### RECORD EXTRACTS
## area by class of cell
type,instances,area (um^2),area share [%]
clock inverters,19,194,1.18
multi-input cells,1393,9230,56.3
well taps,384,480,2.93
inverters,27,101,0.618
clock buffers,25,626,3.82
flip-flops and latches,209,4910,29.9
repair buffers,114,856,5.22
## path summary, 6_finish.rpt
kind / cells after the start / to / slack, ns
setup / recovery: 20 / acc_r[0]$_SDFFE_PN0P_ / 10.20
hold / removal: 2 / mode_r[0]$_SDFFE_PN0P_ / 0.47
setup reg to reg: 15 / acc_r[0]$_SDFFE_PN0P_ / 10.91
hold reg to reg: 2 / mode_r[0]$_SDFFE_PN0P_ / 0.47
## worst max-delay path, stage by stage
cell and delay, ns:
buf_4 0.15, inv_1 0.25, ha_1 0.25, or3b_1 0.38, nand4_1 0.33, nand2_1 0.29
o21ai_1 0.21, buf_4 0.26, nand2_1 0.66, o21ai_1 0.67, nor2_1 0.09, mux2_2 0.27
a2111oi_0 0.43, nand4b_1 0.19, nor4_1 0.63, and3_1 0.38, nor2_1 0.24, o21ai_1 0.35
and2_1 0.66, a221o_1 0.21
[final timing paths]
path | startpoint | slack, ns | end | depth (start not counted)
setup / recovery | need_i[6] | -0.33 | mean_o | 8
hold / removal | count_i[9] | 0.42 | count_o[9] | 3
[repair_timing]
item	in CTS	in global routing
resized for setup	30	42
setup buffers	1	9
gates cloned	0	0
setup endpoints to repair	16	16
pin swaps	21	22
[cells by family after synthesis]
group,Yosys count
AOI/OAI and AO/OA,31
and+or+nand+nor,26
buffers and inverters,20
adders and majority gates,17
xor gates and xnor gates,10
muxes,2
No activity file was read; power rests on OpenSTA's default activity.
[src/sv/assert_macros.svh]
// assertion macros used by the core rtl file
`ifndef ASSERT_MACROS_SVH
`define ASSERT_MACROS_SVH

// clocked check, off while reset is asserted
`define BDM_ASSERT(lbl, clk, rst_n, prop, msg) \
  lbl: assert property (@(posedge clk) disable iff (!rst_n) prop) else $error(msg);

// clocked check that also holds during reset
`define BDM_ASSERT_ALWAYS(lbl, clk, prop, msg) \
  lbl: assert property (@(posedge clk) prop) else $error(msg);

`endif

[src/sv/bdm_ram.sv]
// generic single write port ram with registered read
module bdm_ram #(
  parameter int WIDTH  = 64,
  parameter int DEPTH  = 4,
  parameter int ADDR_W = (DEPTH > 1) ? $clog2(DEPTH) : 1
) (
  input  logic              clk_i,
  input  logic              we_i,
  input  logic [ADDR_W-1:0] waddr_i,
  input  logic [WIDTH-1:0]  wdata_i,
  input  logic [ADDR_W-1:0] raddr_i,
  output logic [WIDTH-1:0]  rdata_o
);

  logic [WIDTH-1:0] mem_q [DEPTH];
  logic [WIDTH-1:0] rdata_q;

  // write port and registered read port
  always_ff @(posedge clk_i) begin
    if (we_i) begin
      mem_q[waddr_i] <= wdata_i;
    end
    rdata_q <= mem_q[raddr_i];
  end

  assign rdata_o = rdata_q;

endmodule

[config.mk]
export PLATFORM = sky130hd
export DESIGN_NAME = bdm_ram
export DESIGN_NICKNAME = d
export VERILOG_FILES = /design/src/sv/assert_macros.svh /design/src/sv/bdm_ram.sv
export SDC_FILE = /design/constraint.sdc
export NUM_CORES = 1
export LEC_CHECK = 0
export ABC_AREA = 1
export BUFFER_PORTS_ARGS = -buffer_cell sky130_fd_sc_hd__clkbuf_2
export CAP_MARGIN = 10
export CORE_MARGIN = 2
export CORE_UTILIZATION = 62
export CTS_CLUSTER_SIZE = 25
export DETAILED_ROUTE_END_ITERATION = 7
export GPL_ROUTABILITY_DRIVEN = 0
export HOLD_SLACK_MARGIN = 0.03
export PLACE_DENSITY = 0.94
export SLEW_MARGIN = 10
export SYNTH_ARGS = -nofsm -noshare
export SYNTH_HDL_FRONTEND = slang
export SYNTH_SLANG_ARGS = --single-unit
[constraint.sdc]
create_clock -name clk_i -period 8.5 [get_ports clk_i]
set_input_delay 0.85 -clock clk_i [delete_from_list [all_inputs] [get_ports clk_i]]
set_output_delay 0.85 -clock clk_i [all_outputs]
set_load 0.02 [all_outputs]
==> metrics.md, run 1 <==
| Metric | Value |
|---|---|
| Critical Path Start | `raddr_i[1]` |
| Die area | `20600 sq um` |
| Drt pass-1 iters | `6` |
| Worst setup SP type | `input port` |
| Sequential area share after synthesis | `74.5%` |
| Overflow after GRT | `0` |
| Total of max-cap violations | `0` |
| Tcrit/Tclk final | `27.7%` |
| Synth Cell Area | `12000 sq um` |
| Most frequent cell after synthesis | `nand2_1` |
| WL/cell | `15.9 um` |
| # hold bufs at CTS | `0` |
| Via count | `7507` |
| Slew HR | `26.5%` |
| Final #Nets | `1276` |
| Die height | `143 um` |
| Slew Viols, Final | `0` |
| Tmin final | `2350 ps` |
| Syn Nets | `1144` |
| Post-synth top flop | `edfxtp_1` |
| Post-synth top cells | `nand2_1, inv_1, edfxtp_1` |
| Worst slew pin tran | `1100 ps` |
| Asr flop ratio synth | `0%` |
| Fill count | `1173` |
| RSZ-0062 raised after global routing | `no` |
| Data arrival, critical path | `2780 ps` |
| Area leader, netlist | `edfxtp_1` |
| Final Hold Vio Count | `0` |
| Status | `complete, no violations` |
| Syn_area_per_cell | `11.2 sq um` |
| Root Buffer Master | `clkbuf_16` |
| Die Wd | `143 um` |
| Initial antenna violation count | `1` |
| H-tree depth | `1` |
| Hold Crit Class | `input port to register` |
| CTS clk-pin slew, worst paths | `70 ps` |
| Largest net degree at the start of global routing | `102` |
| TritonCTS clock tree | `yes` |
| RR Startpoint | `mem_q[3][22]` |
| Port Buffers | `133` |
| Share of cells above drive strength 1 | `15.8%` |
| Starting DRT DRC Count | `599` |
| Clk_lat worst skew | `550 ps` |
| HP Start | `wdata_i[57]` |
| Worst vdd ir | `0.197 mV` |
| Tot Pwr | `3390 uW` |
| Vias per cell | `5.03` |
| Crit Path Category | `input port to register` |
| Setup bufs post-CTS | `0` |
| Area delta synth->final | `15.4%` |
| CP endpoint kind | `register` |
| Initial Util | `63.7%` |
| Required time of the critical path | `8930 ps` |
| First-pass GRT wire length | `36.7 mm` |
| Clock Skew | `10.3 ps` |
| Cell Pwr Density | `244 nW/um^2` |
| Util after Layout | `73.6%` |
| Post-synth EDFFs | `256` |
| #FFs+latches synth | `320` |
| DRT antenna net count | `0` |
| Max Fanout on Critical Path | `65` |
| Synth top area share | `63.8%` |
| Main area contributors after synthesis | `edfxtp_1, dfxtp_1, nand2_1, inv_1, nand3_1` |
| GRT Total Usage | `23.2%` |
| Number of clock sinks | `320` |
| Post_cts resized | `0` |
| Yosys cell types | `11` |
| Peak Freq | `425 MHz` |
| Aggregate routed wire length | `23.6 mm` |
| Vias in the first global route | `7709` |
| Final setup fails | `0` |
| DR DRC count | `0` |
| CTS buffer count | `30` |
| Clock Tree Buf Depth | `3` |
| Yosys warning total | `0` |
| Cell count after synthesis | `1074` |
| DPL Wire Length | `13.1 mm` |
| Core area | `18900 sq um` |
| Pleak | `0.00647 uW` |
| TNS Setup | `0 ps` |
| Row cnt | `50` |
| IO Pins | `134` |
layer usage:
metal  global-route usage, %  vias to the layer above  routed length [um]
li1                        -                     3619                   -
met1                    28.7                     3542                8940
met2                    40.1                      294               12000
met3                    5.50                       50                2090
met4                    8.88                        2                 609
met5                       0                        -                  14
cell families (layout without fill, tap and decap cells):
kind of cell / Yosys count / after routing / synth area share, %
other: 0 / 1 / 0
flip-flops: 320 / 320 / 74.5
buffers and inverters: 302 / 458 / 10.1
AND/OR/NAND/NOR: 452 / 452 / 15.5
worst paths after layout:
path | to | slack [ps] | depth (start not counted)
hold reg to reg | rdata_o[63] | 530 | 4
setup reg to reg | rdata_o[22] | 7640 | 4
setup / recovery | rdata_o[41] | 6150 | 6
hold / removal | mem_q[3][57] | 520 | 1
per-stage QoR:
stage                     cell area, sq um  hold slack [ps]  worst slack, ps  cells
after global routing                 13900              503             6070   1490
final                                13900              515             6150   1491
after detailed placement             12900              523             5640   1434
after CTS                            13900              499             6180   1490
after global placement               12900              510             5680   1434
after floorplan                      12000              499             2620   1074
registers in the layout, summed over array words and instances, names as in the netlist:
register,flops
rdata_o,64
mem_q,256
cell type report:
cell class	instances	area, sq um	share of cell area (%)
Antenna cell	1	2.50	0.0180
Clock buffer	42	867	6.24
Timing Repair Buffer	141	728	5.24
Inverter	261	982	7.07
Clock inverter	14	144	1.04
Tap cell	260	325	2.34
Multi-Input combinational cell	452	1880	13.5
Sequential cell	320	8970	64.5
layout by cell type, fill, tap and decap left out, types with 6 or more instances in the layout:
cell,synthesis,final
nand2_1,320,320
nand3_1,128,128
clkbuf_16,0,31
clkbuf_2,0,131
buf_4,14,9
inv_1,259,259
clkbuf_1,4,6
clkinv_2,0,7
edfxtp_1,256,256
dfxtp_1,64,64
power by group:
part	leakage [uW]	switching, uW	internal [uW]	total [uW]
clock network	0.000500	539	798	1340
logic	0.00308	166	69.3	235
registers	0.00289	28.0	1790	1810
worst max-delay path, cell delays in order:
cell and delay [ps]:
buf_2 70, buf_4 660, inv_2 480, buf_4 430
nand3_1 170, nand2_1 70
No activity file was read; power rests on OpenSTA's default activity.
==> run 2, diff against run 1 <==
ABC_AREA = 0   (was 1)
CORE_UTILIZATION = 57   (was 62)
PLACE_DENSITY = 0.89   (was 0.94)
clock period = 2.2 ns   (was 8.5 ns; I/O delays follow)
==> run 2 against run 1 <==
Total power grew to 3.8 times the previous value. Global-route usage shrank 3.1 points. Hold slack lost 300 ps. Via count shrank 36%. Critical endpoint is now rdata_o[2]. Highest routed layer is now met4.
==> metrics.md, run 2 <==
| Metric | Value |
|---|---|
| Status | `complete, no violations` |
| Synth top area share | `72.4%` |
| Post-synth top cells | `edfxtp_1, dfxtp_1, mux4_2` |
| Aggregate routed wire length | `19.4 mm` |
| Sequential fraction of design power | `53.9%` |
| Drt pass-1 iters | `4` |
| Finished Layout Cells | `886` |
| Synth Cell Area | `10600 sq um` |
| RR Startpoint | `mem_q[1][1]` |
| Worst slew pin tran | `498 ps` |
| Worst path bufs/invs | `1` |
| Post-synth top flop | `edfxtp_1` |
| Area delta synth->final | `25.2%` |
| TNS Setup | `0 ps` |
| Share of cells above drive strength 1 | `39.6%` |
| Syn_area_per_cell | `26.4 sq um` |
| Max Fanout on Critical Path | `1` |
| #FFs+latches synth | `320` |
| RSZ-0062 raised after global routing | `no` |
| Initial antenna violation count | `1` |
| Die area | `19700 sq um` |
| Worst setup SP type | `register` |
| CTS clk-pin slew, worst paths | `60 ps` |
| Overflow after GRT | `0` |
| Syn Nets | `472` |
| Reg2Reg Depth | `1` |
| Die Wd | `141 um` |
| Final Hold Vio Count | `0` |
| WHS Path Cells | `2` |
| Crit Path Category | `register to output port` |
| Main area contributors after synthesis | `edfxtp_1, mux4_2, dfxtp_1, buf_12, mux4_1` |
| Most common cell after layout, fill and taps aside | `edfxtp_1` |
| CP cell instances | `clkbuf_2` |
| Final non-filler cell area | `13300 sq um` |
| Max reg flops | `256` |
| CP endpoint kind | `output port` |
| Most frequent cells in the layout | `edfxtp_1, clkbuf_2, dlygate4sd3_1, dfxtp_1, mux4_2` |
| Clock Tree Buf Depth | `3` |
| Port Buffers | `133` |
| Worst vdd ir | `0.600 mV` |
| Tmin final | `1300 ps` |
| Hold Slack | `211 ps` |
| TritonCTS clock tree | `yes` |
| DR DRC count | `0` |
| Core area | `18100 sq um` |
| Yosys cell types | `11` |
| Starting DRT DRC Count | `281` |
| CP peak stage delay | `360 ps` |
| Initial Util | `58.5%` |
| Dpl cells | `765` |
| Tcrit/Tclk final | `59.3%` |
| H-tree depth | `1` |
| Cell Pwr Density | `979 nW/um^2` |
| Required time of the critical path | `1980 ps` |
| DRT antenna net count | `0` |
| Row cnt | `49` |
| HP Start | `raddr_i[0]` |
| Vias per cell | `5.46` |
| Most frequent cell after synthesis | `edfxtp_1` |
| R2R Setup Slk | `1090 ps` |
| FF-to-FF End | `rdata_o[1]` |
| Area leader, netlist | `edfxtp_1` |
| Hold Crit Class | `input port to register` |
| IO Pins | `134` |
| Clock share of power | `39.5%` |
| Data arrival, critical path | `1080 ps` |
| Switch Pwr | `2680 uW` |
| Clk_lat worst skew | `540 ps` |
| Slowest cell on the critical path | `dfxtp_1` |
| Pleak | `0.00475 uW` |
| Cell-internal power | `10300 uW` |
| GRT Total Usage | `20.2%` |
| Largest net degree at the start of global routing | `65` |
| Yosys warning total | `0` |
| Clock Skew | `11.3 ps` |
| Largest reg by FF count | `mem_q` |
| Number of clock sinks | `320` |
| Total of max-cap violations | `0` |
| Cell count after synthesis | `402` |
| Die height | `141 um` |
| DP Area | `11600 sq um` |
| Sequential area share after synthesis | `84.4%` |
| Via count | `4841` |
| Vias in the first global route | `5113` |
| Peak Freq | `767 MHz` |
| Slew HR | `66.8%` |
| Final #Nets | `702` |
| CP top delay family | `flip-flops` |
| Min-Delay Endpoint | `rdata_o[48]` |
| Slew Viols, Final | `0` |
| Root Buffer Master | `clkbuf_16` |
| CTS buffer count | `30` |
| Final setup fails | `0` |
| DPL Wire Length | `11.2 mm` |
| Combinational share of power | `6.6%` |
| Util after Layout | `73.3%` |
| WL/cell | `21.9 um` |
| Asr flop ratio synth | `0%` |
| Post-synth EDFFs | `256` |
| Net Sw Frac | `20.6%` |
| First-pass GRT wire length | `29.7 mm` |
######
- _WORK REQUEST_: All lines above holding the word "gates" make up the answer; copy each one.

- _ANSWER BELOW_:
gates cloned	0	0
adders and majority gates,17
xor gates and xnor gates,10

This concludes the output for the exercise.